Clinical Evidence
AGITG ASM - A/Prof Nick Pavlakis Presents the SYS-CAPLIOX Clinical Trial
CIRSE AGM - A/Prof Kevin Ho-Shon presents the findings of the most recent patients treated for colorectal liver cancer via the AVAS®
Publications
Safety and Feasibility of Repeatable Hepatic Vascular Access Isolation Chemotherapy: A Pilot Study
BACKGROUND: The authors herein describe a novel method of repeatable hepatic isolation using an implantable access system allowing simultaneous control of hepatic arterial and portal flows by multiple endovascular catheters.
PURPOSE: The aim of this study was to assess the feasibility and safety of the system and to compress standard intravenous chemotherapy into 4 weeks of targeted intra-arterial delivery.
METHODS: An arterial access system was implanted to the axillary artery via an anastomosis. Infusions of oxaliplatin were performed biweekly for 4 weeks, using balloon catheters to achieve hepatic isolation and segmental selectivity for 20-25 min. Fifty-seven treatments under general anesthetic were performed in ten patients with inoperable chemotherapy-refractory metastatic colorectal cancer. Systemic, intrahepatic, and hepatic venous pressures were recorded to assess vascular isolation, and platinum levels were measured to assess chemotherapy distribution.
RESULTS: Pressure verified, multiple day-only hepatic vascular isolation infusions were achieved in nine of ten patients, with a single patient receiving multiple hepatic arterial infusions. Positron emission tomography-computed tomography (PET-CT) imaging confirmed partial response in three of ten patients and stable disease in three of ten patients. Systemic toxicity was minimal as all treatment-related gastrointestinal and neuropathic symptoms reported throughout the 4 weeks were grades 1-2.

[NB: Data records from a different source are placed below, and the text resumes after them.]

Background: an optimization exercise with open tools, aiming at small area, a short achievable clock period and few clock cycles. Do not read the settings as production practice.
The RTL was checked by simulation tests, not by an equivalence proof against the original design.

==> flow/design.v, too long to show whole: its modules and the start of the top module <==
// module dual_port_RAM_0: 14 lines
// module row_pass: 227 lines
// module col_pass: 236 lines
// module M2: 261 lines
module M2 (
	input  logic        Clock_50,
	input  logic        Resetn,
	input  logic [15:0] SRAM_read_data,
	input  logic        M2_start,
	output logic        SRAM_we_n,
	output logic        M2_done,
	output logic [15:0] SRAM_write_data,
	output logic [17:0] SRAM_address
);
  // ...
==> flow/flow/run.sh <==
#!/bin/bash
# The standard layout, with timing repair aiming at 8 ns of setup slack
# instead of 0.  The clock period and constraints are the standard flow's.
set -euo pipefail
bash standard.sh SETUP_SLACK_MARGIN=8 finish > standard.log 2>&1
==> flow/standard.sh <==
#!/bin/bash
# synth_recipe.tcl (not shown) runs the flow's synth.tcl, then flattens the netlist and writes it again
# the make line also repeats each setting of config.mk as NAME=value (left out here)
make -C /OpenROAD-flow-scripts/flow DESIGN_CONFIG=/design/flow/config.mk WORK_HOME=/design/flow/orfs CLKGATE_MAP_FILE= SYNTH_SCRIPT=/design/flow/synth_recipe.tcl "${@:-finish}"
==> flow/config.mk <==
export PLATFORM = sky130hd
export DESIGN_NAME = M2
export DESIGN_NICKNAME = M2
export VERILOG_FILES = /design/flow/design.v
export SDC_FILE = /design/flow/constraint.sdc
export NUM_CORES = 8
export LEC_CHECK = 0
export CAP_MARGIN = 20
export CORE_MARGIN = 2
export CORE_UTILIZATION = 40
export CTS_CLUSTER_DIAMETER = 100
export CTS_CLUSTER_SIZE = 25
export SLEW_MARGIN = 20
export SYNTH_MEMORY_MAX_BITS = 4096
==> flow/constraint.sdc <==
create_clock -name core_clock -period 12.0 [get_ports {Clock_50}]
set_input_delay 2.4000 -clock core_clock [delete_from_list [all_inputs] [get_ports {Clock_50}]]
set_output_delay 2.4000 -clock core_clock [all_outputs]
set_load 0.01 [all_outputs]
==> metrics.yaml, run 1 <==
status: "complete, no violations"
yosysTopAreaCell: "edfxtp_1"
fmax_mhz: 253
min_from: "cm2"
reg2reg_slack_ns: 8.09
placedCellCount: 15900
cap_violations: 0
grt_pass1_wl_um: 577000
die_y_um: 613
rr_worst_depth: 5
grt_overflow: 0
cts_setup_buffers: 15
synth_seq_cells: 2998
area_delta_synth_final_pct: 7.71
hold_viol: 0
synth_top_area_frac: 0.328
rows: 223
grt_pass1_vias: 89800
synth_fa_ha_area_frac: 0.159
end_kind: "flop"
yosysSeqAreaShare: 0.520
layout_commonest_cell: "edfxtp_1"
grt_max_degree: 176
pre_cts_slack_ns: 6.89
yosysUniqueCellTypes: 91
dp_hpwl_um: 268000
min_period_ns: 3.96
grt.busiest_layer: "met2"
fp.dieW_um: 613
crit_family: "buffers and inverters"
gr-usage-met1: 0.285
path_clk_slew_ns: 0.09
hold_ws_ns: 0.356
synth_compound_area_frac: 0.0711
Testbench counts, summed over its fixed seeds: cycles 1,383,204.
==> run 2: changes to the inputs <==
==> flow/config.mk (replaced) <==
export PLATFORM = sky130hd
export DESIGN_NAME = M2
export DESIGN_NICKNAME = M2
export VERILOG_FILES = /design/flow/design.v
export SDC_FILE = /design/flow/constraint.sdc
export NUM_CORES = 8
export LEC_CHECK = 0
export ABC_AREA = 1
export CAP_MARGIN = 20
export CORE_MARGIN = 2
export CORE_UTILIZATION = 40
export CTS_CLUSTER_DIAMETER = 70
export CTS_CLUSTER_SIZE = 30
export SLEW_MARGIN = 20
export SYNTH_MEMORY_MAX_BITS = 4096
==> metrics.yaml, run 2 <==
startpoint_type: "flop"
synth_edf_count: 1622
root_buffer: "clkbuf_16"
critPathMaxFanout: 1
path_clk_slew_ns: 0.10  # about the same
fp.dieW_um: 618  # +0.83%
htree_levels: 4
drtIter0Drc: 11600
syn-cell-area_um2: 151000
layout_commonest_cell: "nand2_1"
cts_hold_buf: 0
critPathBufInv: 1
dp_hpwl_um: 291000  # +8.4%
antenna_found_initial: 11
cap_violations: 0  # unchanged
cts_tree: "yes"
fin_setup_tns_ns: 0
insertion_delay_ns: 0.99
grt_max_degree: 188  # +6.8%
ys.flop_type: "edfxtp_1"
grt_pass1_wl_um: 649000  # +13%
crit_chain: "buf_6"
whs_endpoint: "cm2"
die_y_um: 618  # +0.83%
rr_worst_depth: 9  # +4
fmax_mhz: 250  # -0.85%
portBuffers: 54
critical_path_class: "reg2out"
postSynthAreaPerCell_um2: 10.0
hp-class: "reg2reg"
ctsLongestPathBuffers: 4
cp_slowest_stage_delay_ns: 0.54
period_share: 0.333
min_period_ns: 3.99  # +0.0339 ns
synth_top_area_frac: 0.323  # -0.00541
yosysSeqAreaShare: 0.511  # -0.00857
reg_top3: "tbuf.mem: 1408 flops, stg: 176 flops"
viasPerCell: 5.40
grt_pass1_vias: 102000  # +14%
slew_headroom: 0.244
worst_pin_slew_ns: 1.12
drive_above_1_share: 0.0575
yosys_warnings: 26
final_max_slew_viol_count: 0
crit_required_ns: 9.60
wl_um: 434000
start_util: 0.402
largest_register_ff_count: 1408
status: "complete, no violations"
min_from: "cm1"
ios: 55
hold_viol: 0  # unchanged
r2r_start: "cpass.sel2[0]"
synthCells: 15000
whs_path_depth: 0
r2r_end: "cpass.ps1[8]"
drt-wirelength-per-cell_um: 21.8
cts_sinks: 2998
finClkSkew_ns: 0.0757
yosysUniqueCellTypes: 77  # -15%
core_um2: 376000
grt_overflow: 0  # unchanged
setup_violations: 0
rows: 225  # +0.90%
fin_util: 0.436
yosysTopAreaCell: "edfxtp_1"
die_area_um2: 382000
async_flop_share: 0.0547
dr.pass1.iters: 7
num_vias: 108000
synth_seq_cells: 2998  # unchanged
fin_nets: 16200
yosys-top-cells-count: "2518 x nand2_1, 1694 x nor2_1, 1622 x edfxtp_1"
regMostFlops: "tbuf.mem"
end_kind: "output port"
synth.most_common_cell: "nand2_1"
ys_top_cells_by_area: "edfxtp_1 32%, dfxtp_1 16%, fa_1 9.6%, nand2_1 6.3%, ha_1 6.0%"
place.gp.congestion: 0.930
area_delta_synth_final_pct: 8.57
arrival_ns: 1.59
crit_family: "flip-flops"
reg2reg_slack_ns: 8.08  # about the same
drcViolationCount: 0
critPathSlowestCell: "dfstp_2"
rsz0062_at_grt: "true"
grt.total_usage: 0.222
cts-buffers-inserted: 189
ant_nets: 0
mostFrequentLayoutCells: "2513 x nand2_1, 1627 x nor2_1, 1622 x edfxtp_1, 1230 x inv_1, 1227 x o21ai_0"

CONCLUSIONS: Intra-arterial chemotherapy infusions with hepatic vascular isolation can be achieved repeatedly with targeted selectivity and minimal complications using an implantable multicatheter access system. Oxaliplatin infusions over a 4-week period may achieve tumor response in selected patients in the salvage setting. The technique should be further assessed in a phase Ib/II study.
Ann Surg Oncol. 2016 Oct; 23(11):3699-3708. doi: 10.1245/s10434-016-5198-z. Epub 2016 Mar 25.
Challenges in chemotherapy delivery: comparison of standard chemotherapy delivery to locoregional vascular mass fluid transfer.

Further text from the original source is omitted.